_AIM OF THE EXERCISE_
Until you reach the line containing "frequency grew 11%", reproduce each line of the listing exactly, please, and include that line as well.

_TASK MATERIAL_

┌──

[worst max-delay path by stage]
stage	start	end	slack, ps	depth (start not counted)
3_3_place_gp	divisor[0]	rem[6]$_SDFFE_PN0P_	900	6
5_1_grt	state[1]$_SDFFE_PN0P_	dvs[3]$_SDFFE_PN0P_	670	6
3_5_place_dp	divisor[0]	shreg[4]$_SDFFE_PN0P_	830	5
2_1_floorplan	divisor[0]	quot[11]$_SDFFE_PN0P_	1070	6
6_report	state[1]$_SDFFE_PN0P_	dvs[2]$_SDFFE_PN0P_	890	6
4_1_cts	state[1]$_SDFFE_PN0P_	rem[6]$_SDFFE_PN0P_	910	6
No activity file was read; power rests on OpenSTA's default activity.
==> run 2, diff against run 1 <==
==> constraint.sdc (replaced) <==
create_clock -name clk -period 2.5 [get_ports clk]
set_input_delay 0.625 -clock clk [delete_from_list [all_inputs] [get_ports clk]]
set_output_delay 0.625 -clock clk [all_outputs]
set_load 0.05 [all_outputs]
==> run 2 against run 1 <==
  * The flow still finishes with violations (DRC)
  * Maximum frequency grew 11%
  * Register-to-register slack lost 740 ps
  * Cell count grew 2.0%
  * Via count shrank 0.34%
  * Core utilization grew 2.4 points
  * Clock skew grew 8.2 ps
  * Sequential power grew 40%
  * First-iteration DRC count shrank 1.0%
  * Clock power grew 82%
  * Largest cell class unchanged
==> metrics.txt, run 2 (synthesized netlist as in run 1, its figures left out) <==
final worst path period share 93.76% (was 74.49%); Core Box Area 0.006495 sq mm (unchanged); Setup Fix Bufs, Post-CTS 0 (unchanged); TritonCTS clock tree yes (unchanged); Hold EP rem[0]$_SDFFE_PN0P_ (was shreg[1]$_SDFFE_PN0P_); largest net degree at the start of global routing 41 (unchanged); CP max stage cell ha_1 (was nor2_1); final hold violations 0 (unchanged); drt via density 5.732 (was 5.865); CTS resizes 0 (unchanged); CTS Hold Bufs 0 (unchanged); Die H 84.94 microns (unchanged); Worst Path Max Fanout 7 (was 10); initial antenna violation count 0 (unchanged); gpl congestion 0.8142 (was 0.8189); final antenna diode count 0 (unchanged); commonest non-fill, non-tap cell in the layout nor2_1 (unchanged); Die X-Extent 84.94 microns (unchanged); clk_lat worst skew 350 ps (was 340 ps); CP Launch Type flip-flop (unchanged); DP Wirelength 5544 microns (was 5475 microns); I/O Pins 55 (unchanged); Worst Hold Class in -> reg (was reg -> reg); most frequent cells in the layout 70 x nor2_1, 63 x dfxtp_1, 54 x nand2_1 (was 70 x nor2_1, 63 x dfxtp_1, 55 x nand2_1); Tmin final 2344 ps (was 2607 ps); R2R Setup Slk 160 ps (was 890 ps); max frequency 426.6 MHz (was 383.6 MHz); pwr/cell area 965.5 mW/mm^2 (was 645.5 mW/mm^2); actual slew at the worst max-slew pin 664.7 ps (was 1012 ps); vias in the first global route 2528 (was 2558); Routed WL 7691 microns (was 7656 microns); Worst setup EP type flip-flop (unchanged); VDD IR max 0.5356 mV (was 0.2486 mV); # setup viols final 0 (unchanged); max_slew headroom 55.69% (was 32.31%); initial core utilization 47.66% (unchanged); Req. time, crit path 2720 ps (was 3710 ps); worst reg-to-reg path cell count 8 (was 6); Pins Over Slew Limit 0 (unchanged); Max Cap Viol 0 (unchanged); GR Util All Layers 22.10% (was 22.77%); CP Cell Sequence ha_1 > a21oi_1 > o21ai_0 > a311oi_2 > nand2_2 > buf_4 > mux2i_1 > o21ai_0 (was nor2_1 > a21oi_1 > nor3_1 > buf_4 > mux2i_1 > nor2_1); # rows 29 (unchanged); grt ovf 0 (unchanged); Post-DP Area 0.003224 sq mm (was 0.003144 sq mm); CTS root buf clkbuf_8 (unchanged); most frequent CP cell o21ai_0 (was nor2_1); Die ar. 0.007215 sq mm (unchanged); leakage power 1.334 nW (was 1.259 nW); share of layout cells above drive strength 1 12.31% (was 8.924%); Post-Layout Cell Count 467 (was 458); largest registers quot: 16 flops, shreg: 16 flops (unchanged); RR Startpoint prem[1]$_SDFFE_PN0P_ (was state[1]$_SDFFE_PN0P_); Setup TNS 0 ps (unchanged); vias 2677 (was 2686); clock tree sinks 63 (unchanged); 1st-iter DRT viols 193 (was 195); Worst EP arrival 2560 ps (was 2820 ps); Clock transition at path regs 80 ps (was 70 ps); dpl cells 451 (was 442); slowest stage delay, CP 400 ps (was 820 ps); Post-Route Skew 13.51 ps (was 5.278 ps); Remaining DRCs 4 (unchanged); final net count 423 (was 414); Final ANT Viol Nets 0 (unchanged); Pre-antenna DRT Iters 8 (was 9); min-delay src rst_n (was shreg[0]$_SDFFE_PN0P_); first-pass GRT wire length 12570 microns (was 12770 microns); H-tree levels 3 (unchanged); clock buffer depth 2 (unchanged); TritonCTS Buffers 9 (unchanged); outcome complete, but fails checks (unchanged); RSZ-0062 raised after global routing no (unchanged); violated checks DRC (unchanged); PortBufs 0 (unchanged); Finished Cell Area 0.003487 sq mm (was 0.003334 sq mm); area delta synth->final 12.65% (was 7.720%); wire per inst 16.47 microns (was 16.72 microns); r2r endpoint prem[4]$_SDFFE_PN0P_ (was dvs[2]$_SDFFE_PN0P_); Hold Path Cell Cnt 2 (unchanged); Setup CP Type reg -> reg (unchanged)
==> config.mk <==
export PLATFORM = sky130hd
export DESIGN_NAME = config_register_file
export DESIGN_NICKNAME = d
export VERILOG_FILES = /design/src/rtl/config_register_file.sv
export SDC_FILE = /design/constraint.sdc
export NUM_CORES = 1
export LEC_CHECK = 0
export BUFFER_PORTS_ARGS = -buffer_cell sky130_fd_sc_hd__buf_4
export CAP_MARGIN = 5
export CORE_MARGIN = 3
export CORE_UTILIZATION = 37
export DETAILED_ROUTE_END_ITERATION = 12
export GPL_TIMING_DRIVEN = 0
export PLACE_DENSITY_LB_ADDON = 0.25
export SYNTH_ARGS = -nofsm -noshare
export SYNTH_HDL_FRONTEND = slang
export SYNTH_SLANG_ARGS = --single-unit
==> constraint.sdc <==
create_clock -name clk -period 7.8 [get_ports clk]
set_input_delay 0.39 -clock clk [delete_from_list [all_inputs] [get_ports clk]]
set_output_delay 0.39 -clock clk [all_outputs]
set_load 0.01 [all_outputs]
==> src/rtl/config_register_file.sv <==
// Block of NUM_REGS config words on a shared address/data bus, with optional shadow/commit buffering.
// Latency: write to shadow is 1 edge; read-back data and valid 1 cycle after config_read; commit is 1 edge.
// Backpressure: none; every bus cycle is accepted, and unmapped accesses pulse config_err.
module config_register_file #(
  parameter int          NUM_REGS      = 4,
  parameter int          DATA_WIDTH    = 32,
  parameter int          ADDR_WIDTH    = 8,
  parameter int unsigned BASE_ADDR     = 0,
  parameter bit          DOUBLE_BUFFER = 1'b1
) (
  input  logic                           clk,
  input  logic                           reset,
  input  logic [ADDR_WIDTH-1:0]          config_addr,
  input  logic [DATA_WIDTH-1:0]          config_data,
  input  logic                           config_write,
  input  logic                           config_read,
  input  logic                           config_commit,
  output logic [DATA_WIDTH-1:0]          read_config_data,
  output logic                           read_config_valid,
  output logic                           config_err,
  output logic                           pending,
  output logic [NUM_REGS*DATA_WIDTH-1:0] reg_out
);

  localparam int IDX_W = (NUM_REGS > 1) ? $clog2(NUM_REGS) : 1;

  // Decode bounds carry one extra bit so BASE_ADDR+NUM_REGS never wraps.
  localparam logic [ADDR_WIDTH:0] BASE_EXT = (ADDR_WIDTH+1)'(BASE_ADDR);
  localparam logic [ADDR_WIDTH:0] END_EXT  = (ADDR_WIDTH+1)'(BASE_ADDR + NUM_REGS);

  logic [ADDR_WIDTH:0]   addr_ext;
  logic                  hit;
  logic [IDX_W-1:0]      idx;
  logic                  wr_hit;
  logic                  access;

  logic [DATA_WIDTH-1:0] shadow_q [NUM_REGS];
  logic [DATA_WIDTH-1:0] active_q [NUM_REGS];

  assign addr_ext = {1'b0, config_addr};
  assign hit      = (addr_ext >= BASE_EXT) && (addr_ext < END_EXT);
  assign idx      = IDX_W'(addr_ext - BASE_EXT);
  assign wr_hit   = config_write && hit;
  assign access   = config_write || config_read;

  // Shadow words take every mapped write; they are also the read-back source.
  always_ff @(posedge clk or posedge reset) begin
    if (reset) begin
      for (int i = 0; i < NUM_REGS; i++) begin
        shadow_q[i] <= '0;
      end
    end else if (wr_hit) begin
      shadow_q[idx] <= config_data;
    end
  end

  // Read-back: data sampled from shadow before any same-cycle write lands.
  always_ff @(posedge clk or posedge reset) begin
    if (reset) begin
      read_config_data  <= '0;
      read_config_valid <= 1'b0;
    end else begin
      read_config_valid <= config_read;
      if (config_read) begin
        read_config_data <= hit ? shadow_q[idx] : '0;
      end
    end
  end

  // Unmapped write or read gives a single error pulse the following cycle.
  always_ff @(posedge clk or posedge reset) begin
    if (reset) begin
      config_err <= 1'b0;
    end else begin
      config_err <= access && !hit;
    end
  end

  generate
    if (DOUBLE_BUFFER) begin : g_double
      logic pending_q;

      // Commit copies every shadow word; a same-cycle write is folded in so it is not lost.
      always_ff @(posedge clk or posedge reset) begin
        if (reset) begin
          for (int i = 0; i < NUM_REGS; i++) begin
            active_q[i] <= '0;
          end
        end else if (config_commit) begin
          for (int i = 0; i < NUM_REGS; i++) begin
            if (wr_hit && (idx == IDX_W'(i))) begin
              active_q[i] <= config_data;
            end else begin
              active_q[i] <= shadow_q[i];
            end
          end
        end
      end

      // Pending tracks uncommitted writes; commit wins over a same-cycle write.
      always_ff @(posedge clk or posedge reset) begin
        if (reset) begin
          pending_q <= 1'b0;
        end else if (config_commit) begin
          pending_q <= 1'b0;
        end else if (wr_hit) begin
          pending_q <= 1'b1;
        end
      end

      assign pending = pending_q;
    end else begin : g_direct
      logic unused_commit;

      // Without buffering, mapped writes go straight to the core-facing words.
      always_ff @(posedge clk or posedge reset) begin
        if (reset) begin
          for (int i = 0; i < NUM_REGS; i++) begin
            active_q[i] <= '0;
          end
        end else if (wr_hit) begin
          active_q[idx] <= config_data;
        end
      end

      assign unused_commit = config_commit;
      assign pending       = 1'b0;
    end
  endgenerate

  // Core-facing words come straight from the active flops.
  genvar g;
  generate
    for (g = 0; g < NUM_REGS; g++) begin : g_out
      assign reg_out[g*DATA_WIDTH +: DATA_WIDTH] = active_q[g];
    end
  endgenerate

endmodule

==> qor.csv <==
metric,value,unit
status,"complete, no violations",
postRouteWirelength,48500,µm
synth.distinct_cells,21,
htree_levels,1,
synthArstFlopShare,100,%
antenna_found_initial,0,
max-slew-margin-rel,39.1,%
n_fill_cell,3298,
worstHoldPathType,in2reg,
overflow,0,
grt_util_met1,34.6,%
yosysTopAreaCell,dfrtp_1,
comb_power_share,10.3,%
final_layout_size_suffix_gt1_share,30.6,%
rows,69,
track_usage,24.7,%
path_class,in2reg,
yosys_warnings,0,
start_util,37.7,%
power_density,212,nW/µm²
setup_viol,0,
rsz0062_at_grt,false,
leakagePower,7.77,nW
post_drt_via_cell_ratio,5.87,
period_share,27.4,%
clock-sinks,291,
critPathRequiredTime,8.30,ns
power_frac_clock,44.0,%
clock-skew-final,0.00829,ns
final_core_util,47.2,%
pwr-share-seq,45.8,%
synthCells,1167,
slew_violations,0,
p_int,2.67,mW
tns,0,ns
fmax,467,MHz
worst_pin_slew,0.914,ns
yosys-top-cells-area,"dfrtp_1 (54%), o221ai_1 (8.3%), mux2_2 (7.9%)",
p_switching,903,µW
num_vias,11100,
fin_crit,2.14,ns
ys_ff_latch,291,
num_antenna_cells,0,
cts-buffers-inserted,31,
start_kind,input pin,
synth_top_area_share,54.2,%
synth_edf_count,0,
swShare,25.3,%
r2r_setup_slack,6.53,ns
drt_iter0_drc,968,
r2r-start,shadow_q[19]$_DFFE_PP0P_,
peakVddDrop,0.160,mV
avgSynthCellArea,11.5,µm²
firstDrtPassIters,5,
die_h,197,µm
hold_viol,0,
hold-path-cell-count,2,
arrival,2.64,ns
globalRouteMet2Util,40.0,%
syn_area,13400,µm²
seq_area,7280,µm²
top_usage_layer,met2,
tritoncts,yes,
final_nets,1460,
clk_latency,0.56,ns
grt_pass1_vias,11200,
min_to,shadow_q[24]$_DFFE_PP0P_,
synth_flop_cell,dfrtp_1,
use_met3,3.83,%
fp.dieW,197,µm
crit_fanout,10,
dieArea,38600,µm²
r2r_cells,2,
ant_nets,0,
fp.coreArea,35700,µm²
crit_path_end_kind,flip-flop,
reg2reg_to,read_config_data[19]$_DFFE_PP0P_,
ys_seq_area_share,54.2,%
area_growth,25.4,%
cts_root_buffer,clkbuf_16,
clk_pin_slew_worst_paths,0.06,ns
syn-num-nets,1212,
ioPinCount,208,
drv_cap,0,
grt_start_max_net_pins,42,
worst_hold_startpoint,config_data[24],
gp_congestion,0.855,
multi_input_area,5150,µm²
io_buffers,204,
clock_path_buffers,3,
drc,0,
wl_per_cell,25.5,µm
post-dp-hpwl,34100,µm
grt_pass1_wl,72100,µm
## cells by family (layout without fill, tap and decap cells)
| family | count (synthesis) | after routing | share of synthesized area [%] |
|---|---|---|---|
| AO/OA/AOI/OAI | 162 | 162 | 10.5 |
| buffers and inverters | 249 | 521 | 7.43 |
| flip-flops | 291 | 291 | 54.2 |
| multiplexers | 160 | 160 | 16.1 |
| AND/OR/NAND/NOR | 305 | 305 | 11.8 |
## power by group through the flow
stage	Combinational, mW	Clock, mW	Sequential (mW)
5_1_grt	0.397	1.65	1.64
4_1_cts	0.368	1.59	1.63
3_3_place_gp	0.348	0	1.66
6_report	0.366	1.57	1.64
2_1_floorplan	0.174	0	1.66
3_5_place_dp	0.366	0	1.66
## critical path, stage by stage
cell,delay [ns]
buf_4,0.11
nor4_1,0.66
buf_2,0.33
and3_1,0.17
clkbuf_1,0.36
buf_2,0.41
a22o_1,0.20
## synth_stat cells (3+ instances only)
cell type	count
o221ai_1	128
mux2_1	34
a22o_1	32
and3_1	5
clkbuf_1	69
mux4_2	32
buf_2	42
buf_1	5
mux2_2	94
dfrtp_1	291
buf_4	3
nand4_1	128
nor2_1	4
and2_1	33
nand3_1	3
nand2_1	128
inv_1	130
## layout by cell type, fill, tap and decap left out
master | Yosys | final
mux4_2 | 32 | 32
mux2_1 | 34 | 34
mux2_2 | 94 | 94
a22o_1 | 32 | 32
inv_1 | 130 | 129
buf_12 | 0 | 8
and3_1 | 5 | 5
o221ai_1 | 128 | 128
nor2_1 | 4 | 4
clkbuf_1 | 69 | 72
buf_2 | 42 | 42
dlygate4sd3_1 | 0 | 2
dfrtp_1 | 291 | 291
a21oi_1 | 2 | 2
and2_1 | 33 | 33
clkinvlp_4 | 0 | 4
nor2b_1 | 2 | 2
clkbuf_8 | 0 | 9
buf_4 | 3 | 207
nand3_1 | 3 | 3
nand2_1 | 128 | 128
nor3b_2 | 1 | 1
clkbuf_16 | 0 | 31
buf_16 | 0 | 1
clkinv_2 | 0 | 7
nand4_1 | 128 | 128
bufinv_16 | 0 | 4
buf_1 | 5 | 5
nor4_1 | 1 | 1
## per-layer routing
layer	routed length, µm	vias up
li1	-	4788
met1	20500	5751
met2	22900	520
met3	3520	90
met4	1600	0
met5	0	-
## state kept, by name, indices dropped and copies added, names as in the netlist
| name | count |
|---|---|
| pending | 1 |
| reg_out | 128 |
| read_config_valid | 1 |
| read_config_data | 32 |
| shadow_q | 128 |
| config_err | 1 |
## final cells by class
class	count	area share (%)
plain buffers	119	3.03
clock buffers	43	5.41
clock inverters	14	1.05
inverters	130	2.92
multi-input cells	627	30.6
flip-flops and latches	291	43.2
well taps	461	3.42
repair buffers	215	10.3
## worst max-delay path by stage
stage | from | end | slack [ns] | cells past startpoint
final | config_addr[4] | read_config_data[16]$_DFFE_PP0P_ | 5.66 | 7
after global routing | config_addr[4] | reg_out[85]$_DFFE_PP0P_ | 5.59 | 7
after CTS | config_addr[4] | reg_out[112]$_DFFE_PP0P_ | 5.64 | 7
after detailed placement | config_addr[4] | reg_out[110]$_DFFE_PP0P_ | 5.04 | 7
after global placement | reset | read_config_data[14]$_DFFE_PP0P_ | 1.64 | 2
after floorplan | reset | config_err$_DFF_PP0_ | 3.55 | 1
## per-stage QoR
stage               power (mW)  area, µm²  std cells  setup slack [ns]  hold slack (ns)
global route              3.69      16800       1900              5.59           0.0779
finish                    3.57      16800       1900              5.66           0.0824
floorplan                 1.83      13400       1167              3.55            0.421
detailed placement        2.03      15700       1841              5.04            0.467
global placement          2.01      15500       1832              1.64            0.491
CTS                       3.59      16800       1900              5.64           0.0685
## timing repair
action                                 4_1_cts  5_1_grt
resized for setup                            0        0
setup buffers                                0        0
endpoints found under the hold margin       18        0
hold buffers                                 2        0
No activity file was read; power rests on OpenSTA's default activity.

└──

_TASK ANSWER_
[worst max-delay path by stage]
stage	start	end	slack, ps	depth (start not counted)
3_3_place_gp	divisor[0]	rem[6]$_SDFFE_PN0P_	900	6
5_1_grt	state[1]$_SDFFE_PN0P_	dvs[3]$_SDFFE_PN0P_	670	6
3_5_place_dp	divisor[0]	shreg[4]$_SDFFE_PN0P_	830	5
2_1_floorplan	divisor[0]	quot[11]$_SDFFE_PN0P_	1070	6
6_report	state[1]$_SDFFE_PN0P_	dvs[2]$_SDFFE_PN0P_	890	6
4_1_cts	state[1]$_SDFFE_PN0P_	rem[6]$_SDFFE_PN0P_	910	6
No activity file was read; power rests on OpenSTA's default activity.
==> run 2, diff against run 1 <==
==> constraint.sdc (replaced) <==
create_clock -name clk -period 2.5 [get_ports clk]
set_input_delay 0.625 -clock clk [delete_from_list [all_inputs] [get_ports clk]]
set_output_delay 0.625 -clock clk [all_outputs]
set_load 0.05 [all_outputs]
==> run 2 against run 1 <==
  * The flow still finishes with violations (DRC)
  * Maximum frequency grew 11%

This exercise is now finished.